Exercise:
Your job is to set down the stretch of entries that opens with the line containing "drt_iter0_drc=81" and closes with the line containing "p_leak_nw=1.150". Keep both end lines, copy each exactly, and add nothing.
[[ Input data, beginning ]]
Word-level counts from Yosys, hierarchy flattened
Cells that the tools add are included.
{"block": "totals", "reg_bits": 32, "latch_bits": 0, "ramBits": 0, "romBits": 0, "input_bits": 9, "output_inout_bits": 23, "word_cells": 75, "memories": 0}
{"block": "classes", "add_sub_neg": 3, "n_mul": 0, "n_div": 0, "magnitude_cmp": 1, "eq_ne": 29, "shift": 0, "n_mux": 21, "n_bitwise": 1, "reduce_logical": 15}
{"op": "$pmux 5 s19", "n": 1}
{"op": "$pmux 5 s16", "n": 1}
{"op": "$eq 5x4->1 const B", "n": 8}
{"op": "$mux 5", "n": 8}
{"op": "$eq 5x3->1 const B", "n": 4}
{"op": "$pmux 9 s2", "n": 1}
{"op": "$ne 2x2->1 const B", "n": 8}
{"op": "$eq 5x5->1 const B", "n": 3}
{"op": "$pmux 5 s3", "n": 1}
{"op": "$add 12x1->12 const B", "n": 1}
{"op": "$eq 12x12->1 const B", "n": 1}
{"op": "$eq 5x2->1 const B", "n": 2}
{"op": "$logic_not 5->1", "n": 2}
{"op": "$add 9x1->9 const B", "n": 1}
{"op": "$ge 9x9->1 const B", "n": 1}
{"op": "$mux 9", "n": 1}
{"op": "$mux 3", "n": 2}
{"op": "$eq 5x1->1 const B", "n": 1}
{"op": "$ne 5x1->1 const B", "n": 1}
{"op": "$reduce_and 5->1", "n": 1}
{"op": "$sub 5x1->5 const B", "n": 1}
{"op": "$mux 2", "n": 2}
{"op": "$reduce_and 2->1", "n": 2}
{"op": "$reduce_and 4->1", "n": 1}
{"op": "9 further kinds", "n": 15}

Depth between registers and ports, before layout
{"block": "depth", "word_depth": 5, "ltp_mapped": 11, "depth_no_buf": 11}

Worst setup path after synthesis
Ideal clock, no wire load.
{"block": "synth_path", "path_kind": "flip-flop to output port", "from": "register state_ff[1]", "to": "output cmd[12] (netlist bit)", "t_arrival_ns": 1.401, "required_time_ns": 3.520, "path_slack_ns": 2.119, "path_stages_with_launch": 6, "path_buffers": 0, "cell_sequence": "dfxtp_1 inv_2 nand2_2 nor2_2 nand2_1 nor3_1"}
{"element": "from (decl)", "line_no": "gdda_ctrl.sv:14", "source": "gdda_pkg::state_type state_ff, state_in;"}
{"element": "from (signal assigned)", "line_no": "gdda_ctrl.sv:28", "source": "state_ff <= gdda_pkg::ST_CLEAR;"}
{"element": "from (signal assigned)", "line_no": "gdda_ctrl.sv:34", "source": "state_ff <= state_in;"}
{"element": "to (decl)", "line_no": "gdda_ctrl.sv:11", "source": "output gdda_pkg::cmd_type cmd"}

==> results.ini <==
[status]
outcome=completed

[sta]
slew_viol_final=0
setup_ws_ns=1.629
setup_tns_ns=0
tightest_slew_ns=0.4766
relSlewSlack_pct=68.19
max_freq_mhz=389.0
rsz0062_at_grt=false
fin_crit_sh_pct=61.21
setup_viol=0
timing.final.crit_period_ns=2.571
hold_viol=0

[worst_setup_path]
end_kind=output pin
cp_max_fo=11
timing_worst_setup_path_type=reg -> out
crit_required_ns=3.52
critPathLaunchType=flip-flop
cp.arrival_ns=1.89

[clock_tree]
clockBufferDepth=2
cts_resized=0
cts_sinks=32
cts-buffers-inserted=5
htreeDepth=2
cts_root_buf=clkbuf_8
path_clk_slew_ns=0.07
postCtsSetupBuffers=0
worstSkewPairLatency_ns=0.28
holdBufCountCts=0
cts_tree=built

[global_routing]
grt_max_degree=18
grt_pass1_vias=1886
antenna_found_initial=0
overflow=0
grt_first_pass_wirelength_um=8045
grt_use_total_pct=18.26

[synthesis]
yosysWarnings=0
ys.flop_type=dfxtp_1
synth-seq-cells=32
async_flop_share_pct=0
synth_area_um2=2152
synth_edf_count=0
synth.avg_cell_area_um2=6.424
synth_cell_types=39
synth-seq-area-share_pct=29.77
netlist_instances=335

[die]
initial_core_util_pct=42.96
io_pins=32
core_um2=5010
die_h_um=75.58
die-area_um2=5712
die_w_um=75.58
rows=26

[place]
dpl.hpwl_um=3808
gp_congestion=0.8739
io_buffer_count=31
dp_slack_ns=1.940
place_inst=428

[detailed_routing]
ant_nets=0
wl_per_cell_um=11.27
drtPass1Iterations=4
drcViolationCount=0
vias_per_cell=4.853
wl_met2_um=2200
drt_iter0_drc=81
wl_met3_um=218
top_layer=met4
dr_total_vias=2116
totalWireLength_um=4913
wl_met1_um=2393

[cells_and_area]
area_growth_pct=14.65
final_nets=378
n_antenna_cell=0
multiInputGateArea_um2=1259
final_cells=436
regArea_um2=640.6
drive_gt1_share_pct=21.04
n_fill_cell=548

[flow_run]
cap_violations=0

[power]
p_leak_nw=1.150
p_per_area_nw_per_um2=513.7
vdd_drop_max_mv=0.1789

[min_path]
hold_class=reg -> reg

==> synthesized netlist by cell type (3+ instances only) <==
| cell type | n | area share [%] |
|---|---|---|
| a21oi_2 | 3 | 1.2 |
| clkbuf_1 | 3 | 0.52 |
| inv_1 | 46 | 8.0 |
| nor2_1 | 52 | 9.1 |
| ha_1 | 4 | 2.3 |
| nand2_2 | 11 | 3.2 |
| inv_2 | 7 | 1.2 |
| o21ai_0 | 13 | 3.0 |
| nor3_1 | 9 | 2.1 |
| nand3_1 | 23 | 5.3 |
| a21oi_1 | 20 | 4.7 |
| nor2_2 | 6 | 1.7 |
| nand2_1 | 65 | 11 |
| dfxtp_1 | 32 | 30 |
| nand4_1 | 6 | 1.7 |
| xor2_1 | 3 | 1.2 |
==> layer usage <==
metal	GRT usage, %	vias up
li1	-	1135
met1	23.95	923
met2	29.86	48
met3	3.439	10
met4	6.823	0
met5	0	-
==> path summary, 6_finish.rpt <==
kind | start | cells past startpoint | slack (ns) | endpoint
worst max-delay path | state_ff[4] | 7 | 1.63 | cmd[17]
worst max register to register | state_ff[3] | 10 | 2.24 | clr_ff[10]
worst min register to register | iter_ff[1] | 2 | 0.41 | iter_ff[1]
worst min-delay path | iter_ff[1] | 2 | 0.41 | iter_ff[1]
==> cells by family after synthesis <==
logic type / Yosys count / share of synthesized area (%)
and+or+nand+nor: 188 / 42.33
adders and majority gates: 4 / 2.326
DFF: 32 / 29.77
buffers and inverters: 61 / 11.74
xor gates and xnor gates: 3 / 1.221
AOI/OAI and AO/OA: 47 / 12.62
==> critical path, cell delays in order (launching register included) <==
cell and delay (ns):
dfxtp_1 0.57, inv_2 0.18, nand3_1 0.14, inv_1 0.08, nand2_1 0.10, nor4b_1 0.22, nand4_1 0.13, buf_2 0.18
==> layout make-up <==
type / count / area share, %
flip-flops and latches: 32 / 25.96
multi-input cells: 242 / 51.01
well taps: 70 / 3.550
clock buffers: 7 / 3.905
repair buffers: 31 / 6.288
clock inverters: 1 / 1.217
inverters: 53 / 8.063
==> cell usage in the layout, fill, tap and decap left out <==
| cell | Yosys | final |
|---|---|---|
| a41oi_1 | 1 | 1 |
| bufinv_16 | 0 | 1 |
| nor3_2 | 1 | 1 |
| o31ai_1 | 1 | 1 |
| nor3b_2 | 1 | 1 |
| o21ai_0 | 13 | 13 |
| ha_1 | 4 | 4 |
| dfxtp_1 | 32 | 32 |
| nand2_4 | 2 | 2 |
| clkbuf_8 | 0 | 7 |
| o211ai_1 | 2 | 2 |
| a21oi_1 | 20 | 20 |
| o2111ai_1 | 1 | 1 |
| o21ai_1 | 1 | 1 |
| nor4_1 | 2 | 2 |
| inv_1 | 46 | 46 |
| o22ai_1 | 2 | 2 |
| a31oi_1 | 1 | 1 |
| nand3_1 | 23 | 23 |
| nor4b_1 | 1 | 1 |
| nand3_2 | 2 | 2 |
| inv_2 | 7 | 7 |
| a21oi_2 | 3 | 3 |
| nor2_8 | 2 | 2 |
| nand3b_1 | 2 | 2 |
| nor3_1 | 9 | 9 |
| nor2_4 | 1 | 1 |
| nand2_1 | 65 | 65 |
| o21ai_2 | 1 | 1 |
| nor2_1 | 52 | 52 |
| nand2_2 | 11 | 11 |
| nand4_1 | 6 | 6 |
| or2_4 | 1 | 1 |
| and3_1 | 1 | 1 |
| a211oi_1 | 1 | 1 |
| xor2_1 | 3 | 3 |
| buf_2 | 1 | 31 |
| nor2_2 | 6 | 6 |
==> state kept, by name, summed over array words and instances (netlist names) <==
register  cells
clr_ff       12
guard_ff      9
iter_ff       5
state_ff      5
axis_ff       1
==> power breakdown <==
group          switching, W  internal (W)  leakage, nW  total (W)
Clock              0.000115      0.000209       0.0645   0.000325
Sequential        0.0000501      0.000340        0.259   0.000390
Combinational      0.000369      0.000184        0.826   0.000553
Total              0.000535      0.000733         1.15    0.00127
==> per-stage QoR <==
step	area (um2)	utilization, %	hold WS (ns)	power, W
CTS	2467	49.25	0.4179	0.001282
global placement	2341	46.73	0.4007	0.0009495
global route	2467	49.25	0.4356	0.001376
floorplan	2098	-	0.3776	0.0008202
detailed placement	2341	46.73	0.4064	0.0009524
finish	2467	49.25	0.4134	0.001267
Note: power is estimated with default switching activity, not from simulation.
==> src/flat_wrapper.sv <==
// flat-port wrapper written by rule: the top's interface ports become plain ports
module humidity_sensor_frame_decoder_flat import hsfd_pkg::*;
#(
  parameter int QUEUE_DEPTH = QUEUE_DEPTH_DEF
)
  (clk, rst, frame_valid, frame_data_byte, frame_frame_start, frame_ready, reading_valid, reading_temperature_centi, reading_humidity_percent, reading_temperature_fresh, reading_humidity_fresh, reading_ready);
  hsfd_in_if frame_i ();
  hsfd_out_if reading_i ();
  input  logic clk;
  input  logic rst;
  input wire logic [$bits(frame_i.valid)-1:0] frame_valid;
  input wire logic [$bits(frame_i.data_byte)-1:0] frame_data_byte;
  input wire logic [$bits(frame_i.frame_start)-1:0] frame_frame_start;
  output wire logic [$bits(frame_i.ready)-1:0] frame_ready;
  output wire logic [$bits(reading_i.valid)-1:0] reading_valid;
  output wire logic [$bits(reading_i.temperature_centi)-1:0] reading_temperature_centi;
  output wire logic [$bits(reading_i.humidity_percent)-1:0] reading_humidity_percent;
  output wire logic [$bits(reading_i.temperature_fresh)-1:0] reading_temperature_fresh;
  output wire logic [$bits(reading_i.humidity_fresh)-1:0] reading_humidity_fresh;
  input wire logic [$bits(reading_i.ready)-1:0] reading_ready;
  assign frame_i.valid = frame_valid;
  assign frame_i.data_byte = frame_data_byte;
  assign frame_i.frame_start = frame_frame_start;
  assign frame_ready = frame_i.ready;
  assign reading_valid = reading_i.valid;
  assign reading_temperature_centi = reading_i.temperature_centi;
  assign reading_humidity_percent = reading_i.humidity_percent;
  assign reading_temperature_fresh = reading_i.temperature_fresh;
  assign reading_humidity_fresh = reading_i.humidity_fresh;
  assign reading_i.ready = reading_ready;
  humidity_sensor_frame_decoder #(.QUEUE_DEPTH(QUEUE_DEPTH)) u_core (.clk(clk), .rst(rst), .frame(frame_i), .reading(reading_i));
endmodule
==> config.mk <==
export PLATFORM = sky130hd
export DESIGN_NAME = humidity_sensor_frame_decoder_flat
export DESIGN_NICKNAME = d
export VERILOG_FILES = /design/src/hsfd_pkg.sv /design/src/hsfd_if.sv /design/src/humidity_sensor_frame_decoder.sv /design/src/hsfd_front.sv /design/src/hsfd_queue.sv /design/src/hsfd_back.sv /design/src/flat_wrapper.sv
export VERILOG_INCLUDE_DIRS = /design/src /design/src/src
export SDC_FILE = /design/constraint.sdc
export NUM_CORES = 1
export LEC_CHECK = 0
export ABC_CLOCK_PERIOD_IN_PS = 5550
export BUFFER_PORTS_ARGS = -buffer_cell sky130_fd_sc_hd__buf_4
export CAP_MARGIN = 5
export CORE_MARGIN = 2
export CORE_UTILIZATION = 57
export DETAILED_ROUTE_END_ITERATION = 7
export PLACE_DENSITY = 0.78
export SLEW_MARGIN = 10
export SYNTH_ARGS = -nofsm -noshare
export SYNTH_HDL_FRONTEND = slang
export SYNTH_SLANG_ARGS = --single-unit
==> constraint.sdc <==
create_clock -name clk -period 5.55 [get_ports clk]
set_input_delay 0.2775 -clock clk [delete_from_list [all_inputs] [get_ports clk]]
set_output_delay 0.2775 -clock clk [all_outputs]
set_load 0.02 [all_outputs]
$ cat src/hdl/bdte_pkg.sv
// Shared types and constants for the BCD date/time to epoch seconds block.
// No dependencies; imported by bdte_terms, bdte_apb and the core module.
`default_nettype none

package bdte_pkg;

    // Item commands
    localparam logic [1:0] CMD_LOAD = 2'd0;
    localparam logic [1:0] CMD_TICK = 2'd1;
    localparam logic [1:0] CMD_READ = 2'd2;

    // Configuration register word index, taken from paddr[2]
    localparam logic REG_EPOCH_OFFSET = 1'b0;

    localparam logic [31:0] SECS_PER_YEAR = 32'd31536000;
    localparam logic [31:0] SECS_PER_DAY  = 32'd86400;
    localparam logic [31:0] SECS_PER_HOUR = 32'd3600;
    localparam logic [31:0] SECS_PER_MIN  = 32'd60;

    localparam int MONTHS = 12;
    localparam logic [3:0] LAST_MONTH_IDX = 4'd11;

    // Cumulative seconds before each month of a common year
    localparam logic [24:0] MONTH_START [MONTHS] = '{
        25'd0,        25'd2678400,  25'd5097600,  25'd7776000,
        25'd10368000, 25'd13046400, 25'd15638400, 25'd18316800,
        25'd20995200, 25'd23587200, 25'd26265600, 25'd28857600
    };

    // Partial sums handed from the conversion logic to the final adder
    typedef struct packed {
        logic [31:0] year_term;       // year * seconds per year, wrapped
        logic [25:0] month_day_term;  // month start plus whole days
        logic [19:0] hms_term;        // hours, minutes and seconds
    } calc_terms_t;

    // Apply the BCD fix-up x - 6*(x>>4); never goes negative for 8-bit x
    function automatic logic [7:0] bcd_to_bin(input logic [7:0] x);
        logic [7:0] adj;
        adj = 8'({4'd0, x[7:4]} * 8'd6);
        return x - adj;
    endfunction

endpackage

`default_nettype wire

$ cat src/hdl/bdte_terms.sv
// Calendar conversion: BCD fields to partial seconds terms.
// Depends on bdte_pkg.
`default_nettype none

module bdte_terms (
    input  wire logic [7:0]          bcd_year,
    input  wire logic [7:0]          bcd_month,
    input  wire logic [7:0]          bcd_day,
    input  wire logic [7:0]          bcd_hours,
    input  wire logic [7:0]          bcd_minutes,
    input  wire logic [7:0]          bcd_seconds,
    output bdte_pkg::calc_terms_t    terms
);
    import bdte_pkg::*;

    logic [7:0]  year;
    logic [7:0]  month;
    logic [7:0]  day;
    logic [7:0]  hours;
    logic [7:0]  minutes;
    logic [7:0]  seconds;
    logic [7:0]  month_fix;
    logic [7:0]  day_fix;
    logic [3:0]  month_idx;
    logic        extra_day;
    logic [7:0]  day_count;

    always_comb
    begin
        year    = bcd_to_bin(bcd_year);
        month   = bcd_to_bin(bcd_month);
        day     = bcd_to_bin(bcd_day);
        hours   = bcd_to_bin(bcd_hours);
        minutes = bcd_to_bin(bcd_minutes);
        seconds = bcd_to_bin(bcd_seconds);

        month_fix = (month == 8'd0) ? 8'd1 : month;
        day_fix   = (day == 8'd0) ? 8'd1 : day;

        // Saturate months beyond December
        if (month_fix > 8'd12)
        begin
            month_idx = LAST_MONTH_IDX;
        end
        else
        begin
            month_idx = 4'(month_fix - 8'd1);
        end

        extra_day = (year != 8'd0) || (month_fix >= 8'd3);
        // At most 165 after the fix-up, so the extra day cannot overflow
        day_count = day_fix - 8'd1 + {7'd0, extra_day};

        terms.year_term      = 32'({24'd0, year} * SECS_PER_YEAR);
        terms.month_day_term = 26'({7'd0, MONTH_START[month_idx]}
                                   + {24'd0, day_count} * SECS_PER_DAY);
        terms.hms_term       = 20'({24'd0, hours} * SECS_PER_HOUR
                                   + {24'd0, minutes} * SECS_PER_MIN
                                   + {24'd0, seconds});
    end

endmodule

`default_nettype wire

$ cat src/hdl/bdte_apb.sv
// APB configuration register: the epoch offset.
// Depends on bdte_pkg.
`default_nettype none

module bdte_apb (
    input  wire logic        clk,
    input  wire logic        rst_n,
    input  wire logic        psel,
    input  wire logic        penable,
    input  wire logic        pwrite,
    input  wire logic [2:0]  paddr,
    input  wire logic [31:0] pwdata,
    output logic [31:0]      prdata,
    output logic             pready,
    output logic [31:0]      epoch_offset
);
    import bdte_pkg::*;

    logic [31:0] epoch_offset_reg;
    logic [31:0] epoch_offset_next;
    logic        wr_en;

    assign pready = 1'b1;
    assign wr_en  = psel && penable && pwrite && pready;

    always_comb
    begin
        epoch_offset_next = epoch_offset_reg;
        if (wr_en && (paddr[2] == REG_EPOCH_OFFSET))
        begin
            epoch_offset_next = pwdata;
        end
    end

    always_ff @(posedge clk or negedge rst_n)
    begin
        if (!rst_n)
        begin
            epoch_offset_reg <= '0;
        end
        else
        begin
            epoch_offset_reg <= epoch_offset_next;
        end
    end

    // Bits [1:0] are ignored; unmapped words read as zero
    assign prdata = (paddr[2] == REG_EPOCH_OFFSET) ? epoch_offset_reg : '0;
    assign epoch_offset = epoch_offset_reg;

endmodule

`default_nettype wire

$ cat src/hdl/bcd_datetime_to_epoch_seconds_core.sv
// BCD calendar snapshot to seconds since 2000, with a running seconds counter.
//
// Input channel (in_valid/in_ready) carries cmd and six BCD calendar fields.
// cmd LOAD converts the snapshot, adds the epoch offset and restarts the
// time from that value; TICK adds one second; READ (and the unused code)
// leave the time alone. Every transfer yields one result, time_value, on the
// output channel (out_valid/out_ready), in order.
// Three register stages: input register, partial-terms register, result
// register; an accepted item passes through them in that order. One item
// is taken every cycle while the receiver keeps up; the running time lives
// in the result stage, so a tick or load right behind another is handled
// without bubbles.
// When the receiver stalls, the result holds and the stages behind it fill;
// in_ready drops only once all three are occupied.
// Reset clears the time, the offset register and all valid flags.
// The epoch offset (APB word 0) is to be written while no item is in flight.
// Depends on bdte_pkg, bdte_terms and bdte_apb.
`default_nettype none

module bcd_datetime_to_epoch_seconds_core (
    input  wire logic        clk,
    input  wire logic        rst_n,
    input  wire logic        in_valid,
    output logic             in_ready,
    input  wire logic [1:0]  cmd,
    input  wire logic [7:0]  bcd_year,
    input  wire logic [7:0]  bcd_month,
    input  wire logic [7:0]  bcd_day,
    input  wire logic [7:0]  bcd_hours,
    input  wire logic [7:0]  bcd_minutes,
    input  wire logic [7:0]  bcd_seconds,
    output logic             out_valid,
    input  wire logic        out_ready,
    output logic [31:0]      time_value,
    input  wire logic        psel,
    input  wire logic        penable,
    input  wire logic        pwrite,
    input  wire logic [2:0]  paddr,
    input  wire logic [31:0] pwdata,
    output logic [31:0]      prdata,
    output logic             pready
);
    import bdte_pkg::*;

    logic [31:0] epoch_offset;

    // Stage 1: input register
    logic        s1_valid_reg;
    logic        s1_valid_next;
    logic [1:0]  s1_cmd_reg;
    logic [7:0]  s1_year_reg;
    logic [7:0]  s1_month_reg;
    logic [7:0]  s1_day_reg;
    logic [7:0]  s1_hours_reg;
    logic [7:0]  s1_minutes_reg;
    logic [7:0]  s1_seconds_reg;

    // Stage 2: partial terms
    logic        s2_valid_reg;
    logic        s2_valid_next;
    logic [1:0]  s2_cmd_reg;
    calc_terms_t s2_terms_reg;
    calc_terms_t s1_terms;

    // Stage 3: result register and running time
    logic        out_valid_reg;
    logic        out_valid_next;
    logic [31:0] time_reg;
    logic [31:0] time_next;
    logic [31:0] load_sum;

    logic        s3_ready;
    logic        s2_ready;
    logic        s1_load;
    logic        s2_load;
    logic        s3_load;

    bdte_apb u_apb (
        .clk          (clk),
        .rst_n        (rst_n),
        .psel         (psel),
        .penable      (penable),
        .pwrite       (pwrite),
        .paddr        (paddr),
        .pwdata       (pwdata),
        .prdata       (prdata),
        .pready       (pready),
        .epoch_offset (epoch_offset)
    );

    bdte_terms u_terms (
        .bcd_year    (s1_year_reg),
        .bcd_month   (s1_month_reg),
        .bcd_day     (s1_day_reg),
        .bcd_hours   (s1_hours_reg),
        .bcd_minutes (s1_minutes_reg),
        .bcd_seconds (s1_seconds_reg),
        .terms       (s1_terms)
    );

    assign s3_ready = !out_valid_reg || out_ready;
    assign s2_ready = !s2_valid_reg || s3_ready;
    assign in_ready = !s1_valid_reg || s2_ready;

    assign s1_load = in_valid && in_ready;
    assign s2_load = s1_valid_reg && s2_ready;
    assign s3_load = s2_valid_reg && s3_ready;

    always_comb
    begin
        s1_valid_next  = s1_load || (s1_valid_reg && !s2_ready);
        s2_valid_next  = s2_load || (s2_valid_reg && !s3_ready);
        out_valid_next = s3_load || (out_valid_reg && !out_ready);
    end

    assign load_sum = epoch_offset + s2_terms_reg.year_term
                    + {6'd0, s2_terms_reg.month_day_term}
                    + {12'd0, s2_terms_reg.hms_term};

    // Advance the running time as each item enters the result stage
    always_comb
    begin
        time_next = time_reg;
        if (s3_load)
        begin
            unique case (s2_cmd_reg)
                CMD_LOAD: time_next = load_sum;
                CMD_TICK: time_next = time_reg + 32'd1;
                CMD_READ: time_next = time_reg;
                default:  time_next = time_reg;
            endcase
        end
    end

    always_ff @(posedge clk or negedge rst_n)
    begin
        if (!rst_n)
        begin
            s1_valid_reg  <= 1'b0;
            s2_valid_reg  <= 1'b0;
            out_valid_reg <= 1'b0;
            time_reg      <= '0;
        end
        else
        begin
            s1_valid_reg  <= s1_valid_next;
            s2_valid_reg  <= s2_valid_next;
            out_valid_reg <= out_valid_next;
            time_reg      <= time_next;
        end
    end

    always_ff @(posedge clk)
    begin
        if (s1_load)
        begin
            s1_cmd_reg     <= cmd;
            s1_year_reg    <= bcd_year;
            s1_month_reg   <= bcd_month;
            s1_day_reg     <= bcd_day;
            s1_hours_reg   <= bcd_hours;
            s1_minutes_reg <= bcd_minutes;
            s1_seconds_reg <= bcd_seconds;
        end
        if (s2_load)
        begin
            s2_cmd_reg   <= s1_cmd_reg;
            s2_terms_reg <= s1_terms;
        end
    end

    // The time only changes when a new item enters, so it doubles as the result
    assign out_valid  = out_valid_reg;
    assign time_value = time_reg;

endmodule

`default_nettype wire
[[ Input data, end ]]
Written answer:
drt_iter0_drc=81
wl_met3_um=218
top_layer=met4
dr_total_vias=2116
totalWireLength_um=4913
wl_met1_um=2393

[cells_and_area]
area_growth_pct=14.65
final_nets=378
n_antenna_cell=0
multiInputGateArea_um2=1259
final_cells=436
regArea_um2=640.6
drive_gt1_share_pct=21.04
n_fill_cell=548

[flow_run]
cap_violations=0

[power]
p_leak_nw=1.150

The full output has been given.